Me Too! — You Too?
The “me too” movement already feels like old news, but it is in full swing and its repercussions have not yet been completely felt.
What does this phenomenon mean for employment law, and for employees specifically?
One thing is certain—there is a new openness and sensitivity to the claims of women who have been assaulted, harassed, or treated unfairly in any way based on sex or gender. For publicly traded or otherwise high-profile companies, being accused of being insensitive or unresponsive to complaints of harassment is too great to risk to bear, and the company will often determine that conduct a woman found offensive is grounds for discipline up to and including termination. A person in one of those companies accused of inappropriate behavior will experience no sympathy from management and no protection from the law.
Here is the legal dilemma for employers: failure to take appropriate action to investigate and stop sexual harassment may lead to a lawsuit and an award of damages against the company. But disciplining an alleged harasser—even without solid proof that the harassment actually occurred or was sufficiently severe to constitute sexual harassment under current law—presents no serious legal threat to the company. That is because the accused has no effective legal protection against false accusations as far as employment is concerned. Since most employees are “at will,” meaning they can be fired at any time for any reason (as long as it’s not an illegal discriminatory reason), the employer does not need proof of misconduct in order to terminate. If the employer wants to side with the accuser for whatever reason, whether because of solid evidence or because of fear of appearing insensitive or politically incorrect, the accused employee has no protection and no legal recourse.
In the aftermath of decades and centuries of women not being believed, and being expected to put up with all kinds of harassment and denigration, it is high time that their complaints are starting to be taken seriously. While it may be inevitable that false or exaggerated claims of harassment and misconduct will be made, those are often sorted out in the workplace where there are no other witnesses, it is strictly “he said, she said,” and the accusation simply cannot be corroborated by other evidence. In those situations, an employer will be reluctant to simply accept the accuser’s word, in the face of a strong denial by the accused.

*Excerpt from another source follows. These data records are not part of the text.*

$ cat src/rtl/tulul_pkg.sv
// Shared TL-UL package: bus widths, opcodes, channel structs and the vbits() helper.
package tulul_pkg;

    localparam int TL_AW  = 32;
    localparam int TL_DW  = 32;
    localparam int TL_AIW = 8;
    localparam int TL_DIW = 1;
    localparam int TL_DBW = TL_DW / 8;
    localparam int TL_SZW = $clog2($clog2(TL_DBW) + 1);

    typedef enum logic [2:0] {
        PutFullData    = 3'h0,
        PutPartialData = 3'h1,
        Get            = 3'h4
    } tl_a_m_op;

    typedef enum logic [2:0] {
        AccessAck     = 3'h0,
        AccessAckData = 3'h1
    } tl_d_m_op;

    typedef struct packed {
        logic                a_valid;
        tl_a_m_op            a_opcode;
        logic [2:0]          a_param;
        logic [TL_SZW-1:0]   a_size;
        logic [TL_AIW-1:0]   a_source;
        logic [TL_AW-1:0]    a_address;
        logic [TL_DBW-1:0]   a_mask;
        logic [TL_DW-1:0]    a_data;
        logic                d_ready;
    } tl_h2d_t;

    typedef struct packed {
        logic                d_valid;
        tl_d_m_op            d_opcode;
        logic [2:0]          d_param;
        logic [TL_SZW-1:0]   d_size;
        logic [TL_AIW-1:0]   d_source;
        logic [TL_DIW-1:0]   d_sink;
        logic [TL_DW-1:0]    d_data;
        logic                d_error;
        logic                a_ready;
    } tl_d2h_t;

    // Bits needed to index 'value' entries, never less than one.
    function automatic int unsigned vbits(input int unsigned value);
        return (value <= 1) ? 1 : $clog2(value);
    endfunction

endpackage

$ cat src/rtl/tlul_host_adapter_rsp_tracker.sv
// Per-tag table of in-flight requests and the response opcode each one expects.
// Only instantiated when TLUL_HOST_RSP_CHECK_EN is defined.
module tlul_host_rsp_tracker
    import tulul_pkg::*;
#(
    parameter int unsigned MAX_REQS = 1,
    parameter int unsigned SRC_BASE = 0,
    localparam int unsigned TAG_W   = vbits(MAX_REQS)
) (
    input  logic              clk_i,
    input  logic              rst_ni,
    input  logic              grant_i,
    input  logic [TAG_W-1:0]  grant_tag_i,
    input  logic              grant_get_i,
    input  logic              rsp_i,
    input  logic [TL_AIW-1:0] rsp_source_i,
    input  tl_d_m_op          rsp_opcode_i,
    output logic              bad_o
);

    localparam logic [TL_AIW-1:0] LO_MASK  = TL_AIW'((1 << TAG_W) - 1);
    localparam logic [TL_AIW-1:0] SRC_VEC  = TL_AIW'(SRC_BASE);

    logic [MAX_REQS-1:0] vld_q, vld_d;
    logic [MAX_REQS-1:0] exp_data_q, exp_data_d;
    logic [TAG_W-1:0]    rsp_tag;
    logic                base_ok;
    logic                rsp_is_data;

    assign rsp_tag     = rsp_source_i[TAG_W-1:0];
    assign base_ok     = ((rsp_source_i ^ SRC_VEC) & ~LO_MASK) == '0;
    assign rsp_is_data = (rsp_opcode_i == AccessAckData);

    // A tag beyond MAX_REQS never matches any entry, so it falls out as bad.
    always_comb begin
        bad_o = 1'b1;
        for (int i = 0; i < int'(MAX_REQS); i++) begin
            if (base_ok && rsp_tag == TAG_W'(i) && vld_q[i] && exp_data_q[i] == rsp_is_data)
                bad_o = 1'b0;
        end
    end

    always_comb begin
        vld_d      = vld_q;
        exp_data_d = exp_data_q;
        for (int i = 0; i < int'(MAX_REQS); i++) begin
            if (rsp_i && base_ok && rsp_tag == TAG_W'(i))
                vld_d[i] = 1'b0;
            if (grant_i && grant_tag_i == TAG_W'(i)) begin
                vld_d[i]      = 1'b1;
                exp_data_d[i] = grant_get_i;
            end
        end
    end

    always_ff @(posedge clk_i) begin
        if (!rst_ni) begin
            vld_q      <= '0;
            exp_data_q <= '0;
        end else begin
            vld_q      <= vld_d;
            exp_data_q <= exp_data_d;
        end
    end

endmodule

$ cat src/rtl/tlul_host_adapter.sv
// TL-UL host adapter: core req/gnt port to TL-UL A channel, D channel back to rvalid/rdata/err.
// Optional response source/opcode checking is enabled with TLUL_HOST_RSP_CHECK_EN.
module tlul_host_adapter
    import tulul_pkg::*;
#(
    parameter int unsigned MAX_REQS = 1,
    parameter int unsigned SRC_BASE = 0
) (
    input  logic              clk_i,
    input  logic              rst_ni,
    input  logic              req_i,
    output logic              gnt_o,
    input  logic [TL_AW-1:0]  addr_i,
    input  logic              we_i,
    input  logic [TL_DW-1:0]  wdata_i,
    input  logic [TL_DBW-1:0] be_i,
    output logic              rvalid_o,
    output logic [TL_DW-1:0]  rdata_o,
    output logic              err_o,
    output tl_h2d_t           tl_o,
    input  tl_d2h_t           tl_i
);

    localparam int unsigned TAG_W = vbits(MAX_REQS);
    localparam int unsigned CNT_W = $clog2(MAX_REQS + 1);
    localparam logic [CNT_W-1:0]  CNT_MAX = CNT_W'(MAX_REQS);
    localparam logic [TL_AIW-1:0] SRC_VEC = TL_AIW'(SRC_BASE);

    logic [CNT_W-1:0] cnt_q, cnt_d;
    logic [TAG_W-1:0] tag_q, tag_d;
    logic             a_valid;
    logic             rsp_acc;
    logic             bad_rsp;
    logic             unused_d;

    assign a_valid = req_i & rst_ni & (cnt_q < CNT_MAX);
    assign gnt_o   = a_valid & tl_i.a_ready;
    // Responses with nothing outstanding are drained but never reported.
    assign rsp_acc = rst_ni & tl_i.d_valid & (cnt_q != '0);

    always_comb begin
        tl_o           = '0;
        tl_o.a_valid   = a_valid;
        if (!we_i)
            tl_o.a_opcode = Get;
        else if (&be_i)
            tl_o.a_opcode = PutFullData;
        else
            tl_o.a_opcode = PutPartialData;
        tl_o.a_param   = 3'b000;
        tl_o.a_size    = TL_SZW'($clog2(TL_DBW));
        tl_o.a_source  = SRC_VEC;
        tl_o.a_source[TAG_W-1:0] = tag_q;
        tl_o.a_address = {addr_i[TL_AW-1:2], 2'b00};
        tl_o.a_mask    = we_i ? be_i : '1;
        tl_o.a_data    = we_i ? wdata_i : '0;
        tl_o.d_ready   = 1'b1;
    end

    always_comb begin
        cnt_d = cnt_q;
        tag_d = tag_q;
        case ({gnt_o, rsp_acc})
            2'b10:   cnt_d = cnt_q + CNT_W'(1);
            2'b01:   cnt_d = cnt_q - CNT_W'(1);
            default: cnt_d = cnt_q;
        endcase
        if (gnt_o)
            tag_d = (MAX_REQS == 1) ? '0 : tag_q + TAG_W'(1);
    end

    always_ff @(posedge clk_i) begin
        if (!rst_ni) begin
            cnt_q <= '0;
            tag_q <= '0;
        end else begin
            cnt_q <= cnt_d;
            tag_q <= tag_d;
        end
    end

`ifdef TLUL_HOST_RSP_CHECK_EN
    tlul_host_rsp_tracker #(
        .MAX_REQS (MAX_REQS),
        .SRC_BASE (SRC_BASE)
    ) u_rsp_tracker (
        .clk_i        (clk_i),
        .rst_ni       (rst_ni),
        .grant_i      (gnt_o),
        .grant_tag_i  (tag_q),
        .grant_get_i  (!we_i),
        .rsp_i        (rsp_acc),
        .rsp_source_i (tl_i.d_source),
        .rsp_opcode_i (tl_i.d_opcode),
        .bad_o        (bad_rsp)
    );
`else
    assign bad_rsp = 1'b0;
`endif

    assign rvalid_o = rsp_acc;
    assign rdata_o  = (rsp_acc && tl_i.d_opcode == AccessAckData) ? tl_i.d_data : '0;
    assign err_o    = rsp_acc & (tl_i.d_error | bad_rsp);

    assign unused_d = ^{addr_i[1:0], tl_i.d_param, tl_i.d_size, tl_i.d_source, tl_i.d_sink};

endmodule
--- src/rtl/lcd_page_buffer.sv ---
// Reads one page-half of a row-major picture from ROM, transposes it into
// LCD column bytes, then hands the bytes out one per lcd_e falling edge.
module lcd_page_buffer #(
  parameter int PIC_BITS = 3
) (
  input  logic                  clk,
  input  logic                  rst,
  input  logic                  data_request,
  input  logic [PIC_BITS+3:0]   addr,
  input  logic                  en,
  output logic                  data_ack,
  output logic [7:0]            data,
  output logic [PIC_BITS+9:0]   rom_addr,
  input  logic [7:0]            rom_data
);

  // state | meaning
  // IDLE  | waiting for a data_request rise
  // FILL  | reading 64 ROM bytes and transposing into the column buffer
  // READY | buffer valid, one column byte per en falling edge
  typedef enum logic [1:0] {IDLE, FILL, READY} state_t;

  state_t              state, state_nxt;
  logic                req_d, en_d;
  logic [PIC_BITS+3:0] addr_q;
  logic [5:0]          rd_idx, wr_idx, out_idx;
  logic                rd_done, wr_en, fill_done, consumed;
  logic [7:0]          pix_buf [64];
  logic                req_rise, en_fall;

  assign req_rise = data_request & ~req_d;
  assign en_fall  = en_d & ~en;

  always_ff @(posedge clk or posedge rst) begin
    if (rst) state <= IDLE;
    else     state <= state_nxt;
  end

  always_comb begin
    state_nxt = state;
    data_ack  = 1'b0;
    case (state)
      IDLE:    if (req_rise) state_nxt = FILL;
      FILL:    if (fill_done) state_nxt = READY;
      READY: begin
        data_ack = 1'b1;
        if (consumed) state_nxt = IDLE;
      end
      default: state_nxt = IDLE;
    endcase
  end

  always_ff @(posedge clk or posedge rst) begin
    if (rst) begin
      req_d     <= 1'b0;
      en_d      <= 1'b0;
      addr_q    <= '0;
      rd_idx    <= '0;
      wr_idx    <= '0;
      out_idx   <= '0;
      rd_done   <= 1'b0;
      wr_en     <= 1'b0;
      fill_done <= 1'b0;
      consumed  <= 1'b0;
      rom_addr  <= '0;
      data      <= 8'h00;
    end else begin
      req_d <= data_request;
      en_d  <= en;
      case (state)
        IDLE: begin
          if (req_rise) begin
            addr_q    <= addr;
            rd_idx    <= '0;
            rd_done   <= 1'b0;
            wr_en     <= 1'b0;
            fill_done <= 1'b0;
            consumed  <= 1'b0;
          end
        end
        FILL: begin
          // {pic, page, row-in-page, half, byte} is pic*1024 + row*16 + half*8 + byte
          if (!rd_done) begin
            rom_addr <= {addr_q[PIC_BITS+3:4], addr_q[2:0], rd_idx[5:3],
                         addr_q[3], rd_idx[2:0]};
            rd_idx   <= rd_idx + 6'd1;
            rd_done  <= (rd_idx == 6'd63);
          end
          wr_en  <= ~rd_done;
          wr_idx <= rd_idx;
          if (wr_en && wr_idx == 6'd63) fill_done <= 1'b1;
          if (fill_done) begin
            out_idx  <= '0;
            data     <= pix_buf[0];
            consumed <= 1'b0;
          end
        end
        READY: begin
          if (en_fall) begin
            out_idx <= out_idx + 6'd1;
            if (out_idx == 6'd63) consumed <= 1'b1;
          end
          // after the last byte is taken, data keeps showing buf[63]
          if (!consumed) data <= pix_buf[out_idx];
        end
        default: ;
      endcase
    end
  end

  // ROM byte b of row r: leftmost pixel (bit 7) lands in column 8b, bit r of that column
  always_ff @(posedge clk) begin
    if (state == FILL && wr_en) begin
      for (int j = 0; j < 8; j++)
        pix_buf[{wr_idx[2:0], 3'(7 - j)}][wr_idx[5:3]] <= rom_data[j];
    end
  end

endmodule
$ cat src/rtl/dcache_ctrl.sv
// Data-cache controller: runs MEM-stage loads and stores through the dcache
// and a byte-serial RAM port. Stores are write-through with write-allocate.
// I/O addresses bypass the cache.
module dcache_ctrl #(
  parameter logic [1:0] IO_SEL = 2'b11
) (
  input  logic        clk,
  input  logic        rst,
  input  logic        rdy,
  input  logic        req_i,
  input  logic        we_i,
  input  logic [1:0]  size_i,
  input  logic        sext_i,
  input  logic [31:0] addr_i,
  input  logic [31:0] wdata_i,
  output logic        done_o,
  output logic [31:0] rdata_o,
  output logic        busy_o,
  output logic [31:0] dc_raddr_o,
  output logic [1:0]  dc_rbyte_o,
  input  logic        dc_hit_i,
  input  logic [31:0] dc_data_i,
  output logic        dc_we_o,
  output logic [1:0]  dc_wbyte_o,
  output logic [31:0] dc_waddr_o,
  output logic [31:0] dc_wdata_o,
  output logic        mem_req_o,
  input  logic        mem_gnt_i,
  output logic [31:0] mem_a_o,
  output logic        mem_wr_o,
  output logic [7:0]  mem_dout_o,
  input  logic [7:0]  mem_din_i
);

  typedef enum logic [2:0] {StIdle, StLookup, StRd, StWr, StDone} state_e;

  state_e      state_q, state_d;
  logic [31:0] addr_q, addr_d;
  logic [1:0]  size_q, size_d;
  logic        we_q, we_d;
  logic        sext_q, sext_d;
  logic [31:0] wdata_q, wdata_d;
  logic        cach_q, cach_d;
  logic        miss_q, miss_d;
  logic [2:0]  issue_q, issue_d;
  logic [2:0]  recv_q, recv_d;
  logic        pend_q, pend_d;   // a granted read byte arrives this cycle
  logic [31:0] data_q, data_d;   // raw assembled bytes
  logic [31:0] rdata_q, rdata_d;

  logic [2:0]  nbytes;
  logic [31:0] lane_mask;
  logic [31:0] asm_data;
  logic        issue_more;

  // Zero- or sign-extend the low byte/half of a raw little-endian word.
  function automatic logic [31:0] extend(input logic [31:0] d, input logic [1:0] sz,
                                         input logic sx);
    case (sz)
      2'b00:   return {{24{sx & d[7]}}, d[7:0]};
      2'b01:   return {{16{sx & d[15]}}, d[15:0]};
      default: return d;
    endcase
  endfunction

  // Transfer length and byte mask from the latched (normalised) size.
  always_comb begin
    case (size_q)
      2'b00:   begin nbytes = 3'd1; lane_mask = 32'h0000_00ff; end
      2'b01:   begin nbytes = 3'd2; lane_mask = 32'h0000_ffff; end
      default: begin nbytes = 3'd4; lane_mask = 32'hffff_ffff; end
    endcase
    issue_more = (issue_q < nbytes);
  end

  // Next-state and datapath updates.
  always_comb begin
    state_d  = state_q;
    addr_d   = addr_q;
    size_d   = size_q;
    we_d     = we_q;
    sext_d   = sext_q;
    wdata_d  = wdata_q;
    cach_d   = cach_q;
    miss_d   = miss_q;
    issue_d  = issue_q;
    recv_d   = recv_q;
    pend_d   = pend_q;
    data_d   = data_q;
    rdata_d  = rdata_q;
    asm_data = data_q;
    asm_data[{recv_q[1:0], 3'b000} +: 8] = mem_din_i;

    case (state_q)
      StIdle: begin
        if (req_i) begin
          addr_d  = addr_i;
          size_d  = (size_i == 2'b11) ? 2'b10 : size_i;
          we_d    = we_i;
          sext_d  = sext_i;
          wdata_d = wdata_i;
          cach_d  = (addr_i[17:16] != IO_SEL);
          miss_d  = 1'b0;
          issue_d = 3'd0;
          recv_d  = 3'd0;
          pend_d  = 1'b0;
          data_d  = 32'h0;
          if (we_i)                           state_d = StWr;
          else if (addr_i[17:16] != IO_SEL)   state_d = StLookup;
          else                                state_d = StRd;
        end
      end
      StLookup: begin
        if (dc_hit_i) begin
          data_d  = dc_data_i;
          rdata_d = extend(dc_data_i, size_q, sext_q);
          state_d = StDone;
        end else begin
          miss_d  = 1'b1;
          issue_d = 3'd0;
          recv_d  = 3'd0;
          pend_d  = 1'b0;
          data_d  = 32'h0;
          state_d = StRd;
        end
      end
      StRd: begin
        pend_d = mem_gnt_i && issue_more;
        if (mem_gnt_i && issue_more) issue_d = issue_q + 3'd1;
        if (pend_q) begin
          data_d = asm_data;
          recv_d = recv_q + 3'd1;
          if (recv_q + 3'd1 == nbytes) begin
            rdata_d = extend(asm_data, size_q, sext_q);
            state_d = StDone;
          end
        end
      end
      StWr: begin
        if (mem_gnt_i) begin
          issue_d = issue_q + 3'd1;
          if (issue_q == nbytes - 3'd1) state_d = StDone;
        end
      end
      StDone:  state_d = StIdle;
      default: state_d = StIdle;
    endcase
  end

  // State register; rdy low freezes everything.
  always_ff @(posedge clk or posedge rst) begin
    if (rst) begin
      state_q <= StIdle;
      addr_q  <= 32'h0;
      size_q  <= 2'b00;
      we_q    <= 1'b0;
      sext_q  <= 1'b0;
      wdata_q <= 32'h0;
      cach_q  <= 1'b0;
      miss_q  <= 1'b0;
      issue_q <= 3'd0;
      recv_q  <= 3'd0;
      pend_q  <= 1'b0;
      data_q  <= 32'h0;
      rdata_q <= 32'h0;
    end else if (rdy) begin
      state_q <= state_d;
      addr_q  <= addr_d;
      size_q  <= size_d;
      we_q    <= we_d;
      sext_q  <= sext_d;
      wdata_q <= wdata_d;
      cach_q  <= cach_d;
      miss_q  <= miss_d;
      issue_q <= issue_d;
      recv_q  <= recv_d;
      pend_q  <= pend_d;
      data_q  <= data_d;
      rdata_q <= rdata_d;
    end
  end

  // Outputs decoded purely from registered state.
  always_comb begin
    done_o     = 1'b0;
    rdata_o    = rdata_q;
    busy_o     = (state_q != StIdle);
    dc_raddr_o = 32'h0;
    dc_rbyte_o = 2'b00;
    dc_we_o    = 1'b0;
    dc_wbyte_o = 2'b00;
    dc_waddr_o = 32'h0;
    dc_wdata_o = 32'h0;
    mem_req_o  = 1'b0;
    mem_a_o    = 32'h0;
    mem_wr_o   = 1'b0;
    mem_dout_o = 8'h0;
    if (state_q != StIdle) begin
      dc_raddr_o = addr_q;
      dc_rbyte_o = size_q;
    end
    case (state_q)
      StRd: begin
        if (issue_more) begin
          mem_req_o = 1'b1;
          mem_a_o   = addr_q + {29'h0, issue_q};
        end
      end
      StWr: begin
        mem_req_o  = 1'b1;
        mem_wr_o   = 1'b1;
        mem_a_o    = addr_q + {29'h0, issue_q};
        mem_dout_o = wdata_q[{issue_q[1:0], 3'b000} +: 8];
      end
      StDone: begin
        done_o = 1'b1;
        if (cach_q && (we_q || miss_q)) begin
          dc_we_o    = 1'b1;
          dc_wbyte_o = size_q;
          dc_waddr_o = addr_q;
          dc_wdata_o = we_q ? (wdata_q & lane_mask) : data_q;
        end
      end
      default: ;
    endcase
  end

endmodule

The more usual scenario, however, is where a man admits to making some comment, or taking some action like touching or looking, that he thought was completely innocent and acceptable, but that the woman found offensive or inappropriate. In those instances, the Human Resources manager will tend to take the side of the offended woman and accept the interpretation that the behavior was inappropriate. Depending on the specifics, the man may find himself transferred, demoted, or fired.
It is clear that sexual harassment in the workplace is taken more seriously now than ever before.
A woman who feels harassed or demeaned or discounted at work because of her sex should not hesitate to raise the issue with the appropriate supervisor or HR professional. She is protected under the law from retaliation for raising such concerns. If she complains about harassment and is retaliated against in any way for doing so, she has a good claim and should contact a lawyer. And men must realize that what was acceptable just a few years ago is no longer okay. If this hasn’t yet hit home with you, then you’re not paying attention. It can be a costly lesson to learn. If you find yourself on the wrong side of a harassment complaint, you will have no legal protection. You can only hope your employer will give you a chance to learn from your mistake. But don’t count on it.